**Work task**
Each line from the one that has "sequential,1738,0.710" through the final line of the listing is to be written out exactly, and no other line is.

= = = = =

**config.mk**
```make
export PLATFORM = sky130hd
export DESIGN_NAME = error_tracker_top
export DESIGN_NICKNAME = d
export VERILOG_FILES = /design/src/design/err_trk_pkg.sv /design/src/design/capture_fsm.sv /design/src/design/capture_addr_counter.sv /design/src/design/snapshot_packer.sv /design/src/design/capture_sram.sv /design/src/design/debug_readout.sv /design/src/design/error_tracker_top.sv
export SDC_FILE = /design/constraint.sdc
export NUM_CORES = 1
export LEC_CHECK = 0
export BUFFER_PORTS_ARGS = -buffer_cell sky130_fd_sc_hd__buf_2
export CAP_MARGIN = 20
export CORE_UTILIZATION = 62
export CTS_CLUSTER_SIZE = 16
export DETAILED_ROUTE_END_ITERATION = 10
export PLACE_DENSITY = 0.79
export SLEW_MARGIN = 20
export SYNTH_ARGS = -nofsm -noshare
export SYNTH_HDL_FRONTEND = slang
export SYNTH_SLANG_ARGS = --single-unit
```
**constraint.sdc**
```tcl
create_clock -name clk -period 6.21 [get_ports clk]
set_input_delay 0.9315 -clock clk [delete_from_list [all_inputs] [get_ports clk]]
set_output_delay 0.9315 -clock clk [all_outputs]
set_load 0.05 [all_outputs]
```
**src/design/err_trk_pkg.sv**
```systemverilog
package err_trk_pkg;

	// lane organisation of the receiver
	localparam int LANES_PER_GROUP = 4;
	localparam int GROUPS          = 3;
	localparam int LANES           = LANES_PER_GROUP * GROUPS;
	localparam int ERR_BITS        = 8;

	// the 32 frames of capture memory hold 8 full snapshots
	localparam int ADDR_BITS       = 5;
	localparam int MEM_DEPTH       = 1 << ADDR_BITS;
	localparam int FRAMES_PER_SNAP = 4;
	localparam int FRAME_BITS      = 48;

	// debug port returns a frame in 32-bit pieces
	localparam int CHUNK_BITS      = 32;
	localparam int CHUNKS          = 2;

	typedef logic signed [ERR_BITS-1:0] err_t;

	// lane 0 sits in the lowest bits of every field
	typedef struct packed {
		err_t [LANES-1:0]       errors;
		logic [LANES-1:0]       prbs_flags;
		logic [LANES-1:0]       bitstream;
		logic [LANES-1:0][1:0]  sd_flags;
	} lane_snapshot_t;

	typedef logic [FRAME_BITS-1:0] frame_t;

	typedef struct packed {
		logic [ADDR_BITS-1:0]       addr;
		logic [$clog2(CHUNKS)-1:0]  chunk;
		logic                       read;
		logic                       enable;
	} dbg_req_t;

	typedef enum logic [1:0] {READY, STORE, DONE} tracker_state_t;

endpackage

```
**src/design/capture_fsm.sv**
```systemverilog
`timescale 1ns/1ps

module capture_fsm (
	input  logic clk,
	input  logic rstb,
	input  logic trigger,
	input  logic dbg_read,
	input  logic dbg_enable,
	input  logic at_mem_end,
	input  logic last_frame,
	output logic write_en,
	output logic frame_advance,
	output logic addr_clear,
	output logic load_snap,
	output logic done
);

	err_trk_pkg::tracker_state_t state;
	err_trk_pkg::tracker_state_t next_state;

	always_ff @(posedge clk or negedge rstb) begin
		if (!rstb) begin
			state <= err_trk_pkg::READY;
		end else begin
			state <= next_state;
		end
	end

	always_comb begin
		next_state = state;
		case (state)
			err_trk_pkg::READY: begin
				// a trigger wins over a read request seen in the same cycle
				if (trigger) begin
					next_state = err_trk_pkg::STORE;
				end else if (dbg_read) begin
					next_state = err_trk_pkg::DONE;
				end
			end
			err_trk_pkg::STORE: begin
				// the write at the top address freezes the memory
				if (at_mem_end) begin
					next_state = err_trk_pkg::DONE;
				end else if (last_frame) begin
					next_state = dbg_read ? err_trk_pkg::DONE : err_trk_pkg::READY;
				end
			end
			err_trk_pkg::DONE: begin
				if (dbg_enable) begin
					next_state = err_trk_pkg::READY;
				end
			end
			default: begin
				next_state = err_trk_pkg::READY;
			end
		endcase
	end

	// snapshot is taken on the edge that sees the trigger
	assign load_snap = (state == err_trk_pkg::READY) && trigger;

	// every STORE cycle writes one frame and then moves the counter on
	assign write_en      = (state == err_trk_pkg::STORE);
	assign frame_advance = write_en;

	// rearm restarts writing from address 0
	assign addr_clear = (state == err_trk_pkg::DONE) && dbg_enable;
	assign done       = (state == err_trk_pkg::DONE);

endmodule

```
**src/design/capture_addr_counter.sv**
```systemverilog
`timescale 1ns/1ps

module capture_addr_counter (
	input  logic                              clk,
	input  logic                              rstb,
	input  logic                              frame_advance,
	input  logic                              addr_clear,
	output logic [err_trk_pkg::ADDR_BITS-1:0] write_addr,
	output logic [1:0]                        frame_sel,
	output logic                              at_mem_end,
	output logic                              last_frame
);

	localparam logic [1:0] LAST_FRAME_IDX = 2'(err_trk_pkg::FRAMES_PER_SNAP - 1);
	localparam logic [err_trk_pkg::ADDR_BITS-1:0] LAST_ADDR =
		err_trk_pkg::ADDR_BITS'(err_trk_pkg::MEM_DEPTH - 1);

	always_ff @(posedge clk or negedge rstb) begin
		if (!rstb) begin
			write_addr <= '0;
			frame_sel  <= '0;
		end else if (addr_clear) begin
			write_addr <= '0;
			frame_sel  <= '0;
		end else if (frame_advance) begin
			// address and frame index move in step with every write
			write_addr <= write_addr + 1'b1;
			if (last_frame) begin
				frame_sel <= '0;
			end else begin
				frame_sel <= frame_sel + 1'b1;
			end
		end
	end

	assign last_frame = (frame_sel == LAST_FRAME_IDX);

	// high while the next write goes to the final memory word
	assign at_mem_end = (write_addr == LAST_ADDR);

endmodule

```
**src/design/snapshot_packer.sv**
```systemverilog
`timescale 1ns/1ps

module snapshot_packer (
	input  logic                        clk,
	input  logic                        rstb,
	input  logic                        load_snap,
	input  err_trk_pkg::lane_snapshot_t snap,
	input  logic [1:0]                  frame_sel,
	output err_trk_pkg::frame_t         wr_frame
);

	err_trk_pkg::lane_snapshot_t snap_q;
	err_trk_pkg::frame_t         frames [err_trk_pkg::FRAMES_PER_SNAP];

	always_ff @(posedge clk or negedge rstb) begin
		if (!rstb) begin
			snap_q <= '0;
		end else if (load_snap) begin
			snap_q <= snap;
		end
	end

	// each error frame carries one group and keeps its upper bits at zero
	always_comb begin
		for (int g = 0; g < err_trk_pkg::GROUPS; g++) begin
			frames[g] = '0;
			for (int l = 0; l < err_trk_pkg::LANES_PER_GROUP; l++) begin
				frames[g][l*err_trk_pkg::ERR_BITS +: err_trk_pkg::ERR_BITS] =
					snap_q.errors[g*err_trk_pkg::LANES_PER_GROUP + l];
			end
		end
		// the flag frame has prbs lowest, then the recovered bits, then the detector pairs
		frames[err_trk_pkg::GROUPS] = {snap_q.sd_flags, snap_q.bitstream, snap_q.prbs_flags};
	end

	assign wr_frame = frames[frame_sel];

endmodule

```
**src/design/capture_sram.sv**
```systemverilog
`timescale 1ns/1ps

module capture_sram (
	input  logic                              clk,
	input  logic                              write_en,
	input  logic [err_trk_pkg::ADDR_BITS-1:0] addr,
	input  err_trk_pkg::frame_t               wdata,
	output err_trk_pkg::frame_t               rdata
);

	err_trk_pkg::frame_t mem [err_trk_pkg::MEM_DEPTH];

	// the single port returns the old word on a write cycle
	always_ff @(posedge clk) begin
		if (write_en) begin
			mem[addr] <= wdata;
		end
		rdata <= mem[addr];
	end

endmodule

```
**src/design/debug_readout.sv**
```systemverilog
`timescale 1ns/1ps

module debug_readout (
	input  logic                               clk,
	input  logic                               rstb,
	input  logic                               done,
	input  logic [err_trk_pkg::ADDR_BITS-1:0]  write_addr,
	input  err_trk_pkg::dbg_req_t              dbg_req,
	input  err_trk_pkg::frame_t                rdata,
	output logic [err_trk_pkg::ADDR_BITS-1:0]  mem_addr,
	output logic [err_trk_pkg::CHUNK_BITS-1:0] dbg_data
);

	localparam int PAD_BITS = err_trk_pkg::CHUNKS * err_trk_pkg::CHUNK_BITS
		- err_trk_pkg::FRAME_BITS;

	logic chunk_q;

	// the debug port only owns the memory once capture is frozen
	assign mem_addr = done ? dbg_req.addr : write_addr;

	// chunk select delayed by one cycle to line up with the read data
	always_ff @(posedge clk or negedge rstb) begin
		if (!rstb) begin
			chunk_q <= 1'b0;
		end else begin
			chunk_q <= dbg_req.chunk;
		end
	end

	always_comb begin
		if (chunk_q) begin
			dbg_data = {rdata[err_trk_pkg::FRAME_BITS-1:err_trk_pkg::CHUNK_BITS], {PAD_BITS{1'b0}}};
		end else begin
			dbg_data = rdata[err_trk_pkg::CHUNK_BITS-1:0];
		end
	end

endmodule

```
**src/design/error_tracker_top.sv**
```systemverilog
`timescale 1ns/1ps

module error_tracker_top (
	input  logic                               clk,
	input  logic                               rstb,
	input  logic                               trigger,
	input  err_trk_pkg::lane_snapshot_t        snap,
	input  err_trk_pkg::dbg_req_t              dbg_req,
	output logic [err_trk_pkg::CHUNK_BITS-1:0] dbg_data,
	output logic                               capture_done
);

	logic                              write_en;
	logic                              frame_advance;
	logic                              addr_clear;
	logic                              load_snap;
	logic                              at_mem_end;
	logic                              last_frame;
	logic [err_trk_pkg::ADDR_BITS-1:0] write_addr;
	logic [err_trk_pkg::ADDR_BITS-1:0] mem_addr;
	logic [1:0]                        frame_sel;
	err_trk_pkg::frame_t               wr_frame;
	err_trk_pkg::frame_t               rd_frame;

	capture_fsm capture_fsm_i (
		.clk           (clk),
		.rstb          (rstb),
		.trigger       (trigger),
		.dbg_read      (dbg_req.read),
		.dbg_enable    (dbg_req.enable),
		.at_mem_end    (at_mem_end),
		.last_frame    (last_frame),
		.write_en      (write_en),
		.frame_advance (frame_advance),
		.addr_clear    (addr_clear),
		.load_snap     (load_snap),
		.done          (capture_done)
	);

	capture_addr_counter capture_addr_counter_i (
		.clk           (clk),
		.rstb          (rstb),
		.frame_advance (frame_advance),
		.addr_clear    (addr_clear),
		.write_addr    (write_addr),
		.frame_sel     (frame_sel),
		.at_mem_end    (at_mem_end),
		.last_frame    (last_frame)
	);

	snapshot_packer snapshot_packer_i (
		.clk       (clk),
		.rstb      (rstb),
		.load_snap (load_snap),
		.snap      (snap),
		.frame_sel (frame_sel),
		.wr_frame  (wr_frame)
	);

	capture_sram capture_sram_i (
		.clk      (clk),
		.write_en (write_en),
		.addr     (mem_addr),
		.wdata    (wr_frame),
		.rdata    (rd_frame)
	);

	debug_readout debug_readout_i (
		.clk        (clk),
		.rstb       (rstb),
		.done       (capture_done),
		.write_addr (write_addr),
		.dbg_req    (dbg_req),
		.rdata      (rd_frame),
		.mem_addr   (mem_addr),
		.dbg_data   (dbg_data)
	);

endmodule

```
# --- After elaboration in Yosys (flattened, before gate mapping) ---
# Memories as Yosys holds them, arrays and structs flattened. A register that Yosys moved wholly into a read port is not among the register bits.
# Index checks and enable logic that the tools add are counted.
word_totals:
  memories: 1
  output_inout_bits: 33
  inputBits: 155
  word_cells: 66
  ram_bits: 1536
  latchBits: 0
  romBits: 0
  regBits: 154
memory_table:
  columns: ["memory", "words", "width", "rd", "rd_ports_with_merged_regs", "write_ports", "line", "source"]
  rows:
  - ["capture_sram_i.mem", 32, 48, 1, 1, 1, "capture_sram.sv:11", "err_trk_pkg::frame_t mem [err_trk_pkg::MEM_DEPTH];"]
classes:
  n_div: 0
  n_eq_ne: 7
  n_mul: 0
  add_sub_neg: 2
  n_reduce_logical: 5
  muxes: 19
  bitwise: 1
  magnitude_cmp: 1
  n_shift: 0
ops:
  columns: ["op", "count"]
  rows:
  - ["48-bit binary-select mux with 2-bit select", 1]
  - ["48-bit two-way mux", 2]
  - ["32-bit two-way mux", 1]
  - ["2-bit two-way mux", 9]
  - ["5-bit two-way mux", 3]
  - ["3-bit inequality test (second input constant)", 2]
  - ["2-bit case mux with 3 select lines", 1]
  - ["5-bit by 1-bit adder with 5-bit output (second input constant)", 1]
  - ["5-bit == test (second input constant)", 1]
  - ["2-bit == test (second input constant)", 2]
  - ["3-bit >= comparator (second input constant)", 1]
  - ["2-bit NOT with 3-bit output", 1]
  - ["3-bit AND reduction", 1]
  - ["2-bit by 1-bit adder with 2-bit output (second input constant)", 1]
  - ["2-bit by 1-bit == test with 1-bit output (second input constant)", 1]
  - ["1-bit logical AND", 2]
  - ["2-bit logical NOT", 1]
  - ["1-bit two-way mux", 2]
  - ["2-bit inequality test (second input constant)", 1]
  - ["2-bit nonzero test", 1]

# --- Depth between registers and ports, before layout ---
# Gate-level depths: netlist of run 1.
logic_depth:
  word_depth: 4
  depth_mapped: 11
  mapped_depth_nobuf: 7

# --- Cells and area by module ---
# A second synthesis of run 1 with hierarchy kept.
hier_totals:
  cells_unflattened: 3564
  area_unflattened_um2: 66203.5
by_module_without_submodules:
  columns: ["module", "n_inst", "seq_area_each_um2", "cells_each", "area_per_inst_um2"]
  rows:
  - ["capture_sram", 1, 47085.2, 3116, 59117.9]
  - ["snapshot_packer", 1, 3603.5, 362, 6202.2]
  - ["debug_readout", 1, 25.0, 41, 389.1]
  - ["capture_addr_counter", 1, 175.2, 31, 361.6]
  - ["capture_fsm", 1, 50.0, 14, 132.6]

# --- Worst setup path before layout of run 1 ---
# No wires, ideal clock.
synth_path:
  kind: "input port to flip-flop"
  start: "input dbg_req[3] (netlist name)"
  end: "memory capture_sram_i.mem[0][0] (netlist name), enable pin"
  n_path_buf: 2
  setup_ps: 454
  t_arrival_ps: 4275
  cell_stages: 6
  path_slack_ps: 1481
  t_required_ps: 5756
  cell_sequence: "or3_1 -> o31ai_2 -> clkbuf_1 -> clkbuf_1 -> nand2_1 -> nor2_1"
synth_between:
  elab_chain_cells: 1
synth_lines:
  columns: ["item", "line", "source"]
  rows:
  - ["start: declaration", "error_tracker_top.sv:8", "input err_trk_pkg::dbg_req_t dbg_req,"]
  - ["5-bit two-way mux", "debug_readout.sv:20", "assign mem_addr = done ? dbg_req.addr : write_addr;"]
  - ["end: declaration", "capture_sram.sv:11", null]
# Every way passes these cells.

# --- Worst setup path in the final report of run 1 ---
layout_path:
  start: "register capture_fsm_i.state[0]"
  end: "memory capture_sram_i.mem[10][42] (netlist name), enable pin"
layout_between:
  elab_chain_cells: 3
  word_cells_on_any_way: 5
  cone_classes: "eq/ne: 2; mux: 3"
layout_lines:
  columns: ["item", "line", "source"]
  rows:
  - ["start: declaration", "capture_fsm.sv:18", "err_trk_pkg::tracker_state_t state;"]
  - ["start signal: assignment", "capture_fsm.sv:23", "state <= err_trk_pkg::READY;"]
  - ["start signal: assignment", "capture_fsm.sv:25", "state <= next_state;"]
  - ["2-bit by 1-bit == test with 1-bit output", "capture_fsm.sv:63", "assign write_en = (state == err_trk_pkg::STORE);"]
  - ["1-bit two-way mux", "capture_sram.sv:15", "if (write_en) begin"]
  - ["1-bit two-way mux (implied by the code)", "capture_sram.sv:16", "mem[addr] <= wdata;"]
# Several ways; a longest one is shown, not always the timed one.

==> run_results.csv, run 1 <==
group,metric,value,unit
routing,dr_total_vias,36280,
clocking,hold_buffers,0,
routing,drt-wirelength-per-cell,33.3,µm
power_and_ir_drop,p_sw_frac,0.344,
min_path,hp-class,"input pin to asynchronous set/reset pin",
logic_synthesis,syn_inst,3330,
timing,max_freq,0.233,GHz
power_and_ir_drop,power.net_switching,13.8,mW
setup_path,worstSetupPathType,"register to register",
placed_design,dp.cells,4706,
floorplan,core,102000,µm²
setup_path,critical_path_arrival,4720,ps
cells_and_area,drive_gt1_frac,0.205,
timing,setup_slack,1920,ps
setup_path,path_max_fanout,34,
timing,setup_viol,0,
power_and_ir_drop,comb_power_share,0.320,
global_route,grt_max_degree,174,
clocking,insertion_delay,780,ps
logic_synthesis,async_flop_share,0.0886,
placed_design,io_buffers,187,
timing,worstMarginPinSlew,1160,ps
clocking,cts.sinks,1738,
cells_and_area,finalCoreUtilization,0.704,
routing,drt-vias-per-instance,7.23,
setup_path,rr_endpoint,"capture_sram_i.mem[10][42]$_DFFE_PP_",
logic_synthesis,yosysWarningCount,0,
floorplan,start_util,0.625,
cells_and_area,multiInputGateArea,12000,µm²
timing,whs,102,ps
logic_synthesis,synth-edff-count,1536,
timing,grt_setup_unrepaired,"no",
power_and_ir_drop,cellPowerDensity,559,nW/µm²
setup_path,crit_path_end_kind,"register",
logic_synthesis,synth_fp_nets,3488,
global_route,antenna_found_initial,9,
floorplan,dieArea,104000,µm²
cells_and_area,fillers,5866,
setup_path,worst_path_max_delay_cell,"nor2_4",
setup_path,critPathMaxStageDelay,940,ps
status,outcome,"completed",
setup_path,crit_required,6640,ps
global_route,first_global_vias,35856,
global_route,track_usage,0.324,
routing,post-route-drc-count,0,
floorplan,ios,188,
power_and_ir_drop,power.clock.fraction,0.245,
routing,routed_wl,167000,µm
power_and_ir_drop,p_int,26.3,mW
clocking,cts.htree.levels,4,
clocking,cts_tree,"yes",
logic_synthesis,ys_ff_latch,1738,
setup_path,reg2reg_from,"capture_fsm_i.state[0]$_DFFE_PN0P_",
flow_run,drv_cap,0,
logic_synthesis,syn_area,63700,µm²
power_and_ir_drop,power_frac_seq,0.435,
timing,skew,31.8,ps
clocking,path_clk_slew,60,ps
timing,relSlewSlack,0.230,
logic_synthesis,synth.distinct_cells,38,
floorplan,fp.dieW,323,µm
clocking,cts_resized,0,
placed_design,pre_cts_slack,1790,ps
placed_design,gp_congestion,0.796,
routing,postRouteAntennaNets,0,
clocking,post_cts_buffers,0,
global_route,gr-total-overflow,0,
logic_synthesis,seq_area_frac_synth,0.799,
cells_and_area,final_nets,3663,
clocking,clockRootBuffer,"clkbuf_16",
cells_and_area,register_area,50900,µm²
floorplan,die-height,323,µm
timing,slew_viol_final,0,
routing,drt_first_pass_iters,5,
power_and_ir_drop,p_leak,23.7,nW
setup_path,cp-start-kind,"register",
global_route,grt_pass1_wl,240000,µm
clocking,cts_made_buffers,164,
cells_and_area,final_area,71800,µm²
logic_synthesis,synthFlopType,"edfxtp_1",
routing,drtIter0Drc,5561,
timing,period_share,0.690,
timing,final-hold-violation-count,0,
setup_path,crit_chain,"nand2b_4, inv_2, mux2i_1, nand2_4, nor2_4, buf_12",
logic_synthesis,avgSynthCellArea,19.1,µm²
power_and_ir_drop,finalPower,40.1,mW
cells_and_area,layoutNonFillerInstCount,5017,
setup_path,rrSetupSlack,1920,ps
placed_design,hpwl,85100,µm
floorplan,fp-row-count,117,
timing,min_period,4290,ps
power_and_ir_drop,ir_drop,764,µV
placed_design,dpl-instance-area,66500,µm²
cells_and_area,area_growth,12.6,%
setup_path,rr_worst_depth,6,
timing,setup_tns,0,ps
clocking,cts_buffer_depth,3,
[sequential cells by signal, indices dropped and copies added (netlist names)]
register and flops:
capture_fsm_i.state 2, snapshot_packer_i.frames 144, capture_addr_counter_i.frame_sel 2, capture_sram_i.mem 1536
capture_sram_i.rdata 48, debug_readout_i.chunk_q 1, capture_addr_counter_i.write_addr 5
[power by group through the flow]
stage	clock, mW	sequential [mW]	combinational (mW)
2_1_floorplan	0	17.2	8.56
3_3_place_gp	0	17.6	12.1
3_5_place_dp	0	17.6	12.5
4_1_cts	9.82	17.4	12.6
5_1_grt	10.3	17.5	13.4
6_report	9.82	17.4	12.8
[cell usage after synthesis, drive strengths merged, types with 32 or more instances]
| library cell | n | area (µm²) |
|---|---|---|
| or4 | 48 | 360 |
| edfxtp | 1536 | 46100 |
| dfxtp | 48 | 961 |
| a22o | 384 | 3360 |
| mux2 | 160 | 1800 |
| clkbuf | 163 | 612 |
| o22ai | 196 | 1230 |
| dfrtp | 154 | 3850 |
| a221oi | 384 | 3430 |
| nor2 | 41 | 154 |
| mux4 | 32 | 721 |
| buf | 85 | 517 |
[metal layers]
metal | part of all wire | track usage
met5 | 0.00025 | 0
met4 | 0.043 | 0.136
met3 | 0.13 | 0.0756
met2 | 0.46 | 0.499
met1 | 0.36 | 0.449
[cells in the final DEF, fill, tap and decap left out, types with 3 or more instances in the layout]
| master | n |
|---|---|
| nor2_1 | 9 |
| nor3_1 | 4 |
| ha_1 | 3 |
| clkbuf_1 | 44 |
| buf_12 | 28 |
| buf_4 | 40 |
| o21ai_0 | 3 |
| mux4_2 | 32 |
| edfxtp_1 | 1536 |
| clkinv_2 | 28 |
| nand2_1 | 15 |
| or4_1 | 48 |
| clkinvlp_4 | 3 |
| mux2i_1 | 3 |
| clkbuf_16 | 169 |
| nand3b_1 | 5 |
| clkinv_1 | 33 |
| and3_1 | 10 |
| clkbuf_8 | 11 |
| buf_2 | 186 |
| a22o_1 | 384 |
| nor2b_1 | 18 |
| bufinv_16 | 9 |
| inv_6 | 9 |
| dfxtp_1 | 48 |
| nand2_4 | 5 |
| nor2_4 | 32 |
| o22ai_1 | 196 |
| a21oi_1 | 8 |
| mux2_2 | 160 |
| a221oi_1 | 374 |
| and3_2 | 7 |
| dfrtp_1 | 151 |
| a221oi_2 | 10 |
[worst max path at each step]
stage,start,endpoint,slack (ps),depth (start not counted)
5_1_grt,capture_fsm_i.state[0]$_DFFE_PN0P_,capture_sram_i.mem[10][42]$_DFFE_PP_,1780,6
4_1_cts,capture_fsm_i.state[0]$_DFFE_PN0P_,capture_sram_i.mem[31][37]$_DFFE_PP_,1980,6
3_5_place_dp,dbg_req[3],capture_sram_i.mem[26][3]$_DFFE_PP_,1790,6
6_report,capture_fsm_i.state[0]$_DFFE_PN0P_,capture_sram_i.mem[10][42]$_DFFE_PP_,1920,6
2_1_floorplan,dbg_req[3],capture_sram_i.mem[0][0]$_DFFE_PP_,1480,6
3_3_place_gp,dbg_req[4],capture_sram_i.mem[26][3]$_DFFE_PP_,1820,6
[logic make-up (layout without fill, tap and decap cells)]
| group | count (synthesis) | count (layout) | share of synthesized area |
|---|---|---|---|
| compound gates | 980 | 980 | 0.127 |
| fa+ha+maj | 3 | 3 | 0.000589 |
| buf+inv | 251 | 568 | 0.0179 |
| flops | 1738 | 1738 | 0.799 |
| mux | 196 | 196 | 0.0402 |
| other cells | 0 | 2 | 0 |
| simple gates | 162 | 162 | 0.0146 |
[critical path, delay by kind of cell, from the launching register on]
kind,cells,cell delay [ps]
flops,1,550
mux,1,840
buf+inv,2,610
simple gates,3,1870
[final cells by class]
cell class,instances,area share
sequential,1738,0.710
multi-input combinational,1341,0.167
clock buffer,224,0.0633
timing repair buffer,257,0.0259
tap,1368,0.0239
clock inverter,84,0.00942
inverter,3,0.000157
antenna,2,0.0000697
No activity file was read; power rests on OpenSTA's default activity.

= = = = =

**Expected output**
sequential,1738,0.710
multi-input combinational,1341,0.167
clock buffer,224,0.0633
timing repair buffer,257,0.0259
tap,1368,0.0239
clock inverter,84,0.00942
inverter,3,0.000157
antenna,2,0.0000697
No activity file was read; power rests on OpenSTA's default activity.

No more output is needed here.